▶ [About this exercise] Reply with one number: the count of lines in the listing that contain the string "call".

Start of Data in this exercise

What follows belongs to an exercise in optimizing a design on an open flow for small area and few clock cycles; a production flow would make more cautious choices. Function was checked by simulation only, so behaviour that the tests miss may differ from the original. Power and IR drop assume default switching activity.

<file path="flow/run.sh">
#!/bin/bash
set -euo pipefail
HERE=$(pwd)
python3 - "$HERE" <<'PY'
import sys, re, os, shlex
here = sys.argv[1]
flow_home = os.environ["FLOW_HOME"]
# ORFS's synth.tcl with its abc call given our script
s = open(os.path.join(flow_home, "scripts", "synth.tcl")).read()
old = "log_cmd abc {*}$abc_args"
assert s.count(old) == 1, "abc call not found in synth.tcl"
s = s.replace(old, "log_cmd abc -script %s/flow/abc.script {*}[lrange $abc_args 2 end]" % here)
open(os.path.join(here, "synth_abc.tcl"), "w").write(s)
# The standard flow's synthesis script, sourcing that copy
b = open(os.path.join(here, "synth_recipe.tcl")).read()
old = "source $::env(SCRIPTS_DIR)/synth.tcl"
assert b.count(old) == 1, "synth.tcl not sourced by synth_recipe.tcl"
open(os.path.join(here, "own_synth.tcl"), "w").write(b.replace(old, "source %s/synth_abc.tcl" % here))
# standard.sh, with that synthesis script
t = open(os.path.join(here, "standard.sh")).read()
t2, n = re.subn(r"SYNTH_SCRIPT=\S+", "SYNTH_SCRIPT=%s/own_synth.tcl" % here, t)
assert n == 1, "SYNTH_SCRIPT not found in standard.sh"
open(os.path.join(here, "own_standard.sh"), "w").write(t2)
# standard.sh, with our clock tree synthesis arguments
args = " ".join(open(os.path.join(here, "flow", "cts_args.txt")).read().split())
t3, n = re.subn(r"SYNTH_SCRIPT=\S+", lambda m: m.group(0) + " " + shlex.quote("CTS_ARGS=" + args), t)
assert n == 1
open(os.path.join(here, "cts_standard.sh"), "w").write(t3)
PY
bash own_standard.sh synth > synth.log 2>&1
bash standard.sh place > place.log 2>&1
bash cts_standard.sh cts > cts.log 2>&1
bash standard.sh > route.log 2>&1
</file>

End of Data in this exercise

▶ [Task output] 2